Interestingly, we found a positive correlation
between the FLNa fluorescence intensity
calculated in cells of similar size and the rate of
podosome formation and their organisation as
clusters and rosettes (Fig. S1B). A similar
correlation between the intensity of fluorescence
staining with FLNa antibodies and the presence
of podosomes and podosome superstructures was
obtained in human macrophages (data not
shown). In RAW264.7 macrophages expressing
GFP-ASB2α, the expression of FLNa was
decreased and the percentage of cells with
podosome rosettes was reduced compared to
control macrophages expressing GFP or the
ASB2α E3 defective mutant ASB2α-LA (Fig.
S2).
Similarly, in RAW264.7 macrophages stably
transfected to express an shRNA specific for the
mouse FLNa mRNA, we observed that: FLNa
was knocked-down by approximately 60%, the
percentage of cells with podosomes was
diminished, the density of F-actin in clouds (30)

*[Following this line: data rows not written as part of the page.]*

--- config.mk ---
export PLATFORM = sky130hd
export DESIGN_NAME = aux_conv_sched
export DESIGN_NICKNAME = d
export VERILOG_FILES = /design/src/rtl/aux_sched_pkg.sv /design/src/rtl/aux_pick.sv /design/src/rtl/aux_settle_ctr.sv /design/src/rtl/aux_req_port.sv /design/src/rtl/aux_conv_sched.sv
export SDC_FILE = /design/constraint.sdc
export NUM_CORES = 1
export LEC_CHECK = 0
export BUFFER_PORTS_ARGS = -buffer_cell sky130_fd_sc_hd__buf_2
export CAP_MARGIN = 20
export CORE_UTILIZATION = 30
export DETAILED_ROUTE_END_ITERATION = 8
export SLEW_MARGIN = 20
export SYNTH_ARGS = -nofsm -noshare
export SYNTH_HDL_FRONTEND = slang
export SYNTH_SLANG_ARGS = --single-unit
--- constraint.sdc ---
create_clock -name clk -period 5.7 [get_ports clk]
set_input_delay 0.57 -clock clk [delete_from_list [all_inputs] [get_ports clk]]
set_output_delay 0.57 -clock clk [all_outputs]
set_load 0.02 [all_outputs]
--- src/rtl/aux_sched_pkg.sv ---
package aux_sched_pkg;

    localparam int NREG = 5;
    localparam int AW   = 3;
    localparam int IW   = 3;

    typedef enum logic {
        ST_IDLE   = 1'b0,
        ST_SETTLE = 1'b1
    } sched_st_e;

    // register index -> multiplexer channel
    function automatic logic [1:0] chan_of(input logic [IW-1:0] idx);
        logic [1:0] ch;
        case (idx)
            3'd0, 3'd1: ch = 2'd0;
            3'd2:       ch = 2'd1;
            3'd3:       ch = 2'd2;
            default:    ch = 2'd3;
        endcase
        return ch;
    endfunction

endpackage

--- src/rtl/aux_pick.sv ---
module aux_pick
    import aux_sched_pkg::*;
(
    input  logic [NREG-1:0] flags,
    input  logic            rx_active,
    input  logic            tx_slot,
    output logic            gnt_vld,
    output logic [IW-1:0]   gnt_idx
);

    logic [NREG-1:0] elig;

    for (genvar g = 0; g < NREG; g++) begin : g_elig
        if (g == 0) begin : g_txreg
            assign elig[g] = flags[g] & ~rx_active & tx_slot;
        end else if (g == 1) begin : g_othreg
            assign elig[g] = flags[g] & ~rx_active & ~tx_slot;
        end else begin : g_anyreg
            assign elig[g] = flags[g] & ~rx_active;
        end
    end

    always_comb begin
        gnt_idx = '0;
        for (int i = NREG - 1; i >= 0; i--) begin
            if (elig[i]) gnt_idx = IW'(i);
        end
        gnt_vld = |elig;
    end

endmodule

--- src/rtl/aux_settle_ctr.sv ---
module aux_settle_ctr #(
    parameter int CNT_W       = 8,
    parameter int SETTLE_DFLT = 64
) (
    input  logic             clk,
    input  logic             rst_n,
    input  logic             load,
    input  logic             run,
    input  logic [CNT_W-1:0] len,
    output logic             last
);

    localparam logic [CNT_W-1:0] DFLT_V = CNT_W'(SETTLE_DFLT);

    logic [CNT_W-1:0] cnt_d, cnt_q;

    always_comb begin
        cnt_d = cnt_q;
        if (load) begin
            cnt_d = (len == '0) ? DFLT_V : len;
        end else if (run && cnt_q != '0) begin
            cnt_d = cnt_q - 1'b1;
        end
    end

    always_ff @(posedge clk or negedge rst_n) begin
        if (!rst_n) cnt_q <= '0;
        else        cnt_q <= cnt_d;
    end

    assign last = (cnt_q == CNT_W'(1));

endmodule

--- src/rtl/aux_req_port.sv ---
module aux_req_port
    import aux_sched_pkg::*;
#(
    parameter int DW = 12
) (
    input  logic                      clk,
    input  logic                      rst_n,
    input  logic                      req_valid,
    input  logic [AW-1:0]             req_addr,
    input  logic [NREG-1:0][DW-1:0]   results,
    input  logic [NREG-1:0]           clr_vec,
    output logic [DW-1:0]             rd_data,
    output logic [NREG-1:0]           flags
);

    typedef struct packed {
        logic [DW-1:0]   rd;
        logic [NREG-1:0] flg;
    } port_s;

    port_s cur_q, nxt_d;
    logic            addr_ok;
    logic [NREG-1:0] set_vec;

    always_comb begin
        addr_ok = (int'(req_addr) < NREG);
        set_vec = '0;
        nxt_d   = cur_q;
        if (req_valid && addr_ok) begin
            set_vec[req_addr] = 1'b1;
        end
        if (req_valid) begin
            nxt_d.rd = addr_ok ? results[req_addr] : '0;
        end
        // a new request wins over a clear in the same cycle
        nxt_d.flg = (cur_q.flg & ~clr_vec) | set_vec;
    end

    always_ff @(posedge clk or negedge rst_n) begin
        if (!rst_n) cur_q <= '0;
        else        cur_q <= nxt_d;
    end

    assign rd_data = cur_q.rd;
    assign flags   = cur_q.flg;

endmodule

--- src/rtl/aux_conv_sched.sv ---
module aux_conv_sched
    import aux_sched_pkg::*;
#(
    parameter int DATA_W      = 12,
    parameter int CNT_W       = 8,
    parameter int SETTLE_DFLT = 64
) (
    input  logic              clk,
    input  logic              rst_n,
    input  logic              req_valid,
    input  logic [AW-1:0]     req_addr,
    output logic [DATA_W-1:0] rd_data,
    output logic [NREG-1:0]   pend_flags,
    input  logic              rx_active,
    input  logic              tx_slot,
    input  logic [CNT_W-1:0]  settle_len,
    input  logic [DATA_W-1:0] adc_data,
    output logic              rxpath_pwr,
    output logic [1:0]        mux_sel
);

    typedef struct packed {
        sched_st_e                     st;
        logic [IW-1:0]                 idx;
        logic [NREG-1:0][DATA_W-1:0]   res;
    } core_s;

    core_s           cur_q, nxt_d;
    logic [NREG-1:0] clr_vec;
    logic            load;
    logic            last;
    logic            gnt_vld;
    logic [IW-1:0]   gnt_idx;

    aux_pick u_pick (
        .flags     (pend_flags),
        .rx_active (rx_active),
        .tx_slot   (tx_slot),
        .gnt_vld   (gnt_vld),
        .gnt_idx   (gnt_idx)
    );

    aux_settle_ctr #(
        .CNT_W       (CNT_W),
        .SETTLE_DFLT (SETTLE_DFLT)
    ) u_ctr (
        .clk   (clk),
        .rst_n (rst_n),
        .load  (load),
        .run   (cur_q.st == ST_SETTLE),
        .len   (settle_len),
        .last  (last)
    );

    aux_req_port #(
        .DW (DATA_W)
    ) u_port (
        .clk       (clk),
        .rst_n     (rst_n),
        .req_valid (req_valid),
        .req_addr  (req_addr),
        .results   (cur_q.res),
        .clr_vec   (clr_vec),
        .rd_data   (rd_data),
        .flags     (pend_flags)
    );

    always_comb begin
        nxt_d   = cur_q;
        clr_vec = '0;
        load    = 1'b0;
        unique case (cur_q.st)
            ST_IDLE: begin
                if (gnt_vld) begin
                    nxt_d.st  = ST_SETTLE;
                    nxt_d.idx = gnt_idx;
                    load      = 1'b1;
                end
            end
            ST_SETTLE: begin
                if (rx_active) begin
                    nxt_d.st = ST_IDLE;
                end else if (last) begin
                    nxt_d.res[cur_q.idx] = adc_data;
                    clr_vec[cur_q.idx]   = 1'b1;
                    nxt_d.st             = ST_IDLE;
                end
            end
            default: nxt_d.st = ST_IDLE;
        endcase
    end

    always_ff @(posedge clk or negedge rst_n) begin
        if (!rst_n) begin
            cur_q.st  <= ST_IDLE;
            cur_q.idx <= '0;
            cur_q.res <= '0;
        end else begin
            cur_q <= nxt_d;
        end
    end

    assign rxpath_pwr = (cur_q.st == ST_SETTLE);
    assign mux_sel    = chan_of(cur_q.idx);

endmodule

surrounding remnant podosomes was reduced
(Fig. S1C) and podosome rosettes were absent
(Fig. 3A-C). Furthermore, the formation of
rosettes was rescued in those cells by expressing
human FLNa (Fig. 3A-C).
Next, we used time-lapse videomicroscopy to
analyze the role of FLNa on the lifespan of
podosomes in RAW264.7 macrophages
expressing both the anti-FLNa shRNA and the F-
actin binding peptide mCherry-Lifeact (27,31).
As shown in Fig. 3D, the podosome lifespan was
decreased in FLNa-depleted cells, and when
FLNa-depleted RAW264.7 macrophages were
complemented by human FLNa, podosome life-
span was restored.
These results indicate that FLNa plays a
critical role in podosome formation and/or
stability and is required for the organization of
podosomes into rosettes.
4- Hck and FLNa exhibit similar
properties on podosome stability,
organization and functionality.
In osteoclasts, the kinase activity of Src has
been involved in the control of podosome
lifespan (32). In macrophages, the organisation
of podosomes into rosettes has been shown to be
regulated by Hck, and Hck also plays a critical
role in the protease-dependent mesenchymal
migration (13). In addition, the Src family
tyrosine kinase Lck, which is specifically
expressed in lymphocytes, has been shown to
activate the actin cross-linking property of FLNa
(33). So we examined whether the formation of
podosome rosettes induced by Hck involves
FLNa.
We took advantage of a cellular model that
we had previously established to dissect the role
of Hck on podosome rosette formation. It
involves ectopic expression of constitutively
active Hck (Hckca
) in MEF-3T3 Tet-Off
fibroblasts (34). While MEF-3T3 fibroblasts are
unable to form podosomes spontaneously,
fibroblasts expressing Hckca
form podosome
rosettes with the classical “donut” shape
structure, where Hck, F-actin and FLNa
accumulated (Fig. 4A and B, (34)). When
NIH3T3 fibroblasts depleted in FLNa by stable
shRNA expression were transfected with the
Hckca
cDNA construct (18), almost no podosome
rosettes were formed (Fig. 4C-D). These results
indicate that, in the formation of podosome
rosettes, FLNa is either required in the Hck
signalling pathway or an essential component of
these cell structures.
In the next experiments, we investigated the
role of Src kinases in the organization of
podosomes and localization of FLNa. The effect
of SU6656, a broad inhibitor of Src kinases was
examined in human macrophages. We observed
that fewer macrophages formed podosomes and
podosome rosettes (Fig. 5A-B, quantified in C)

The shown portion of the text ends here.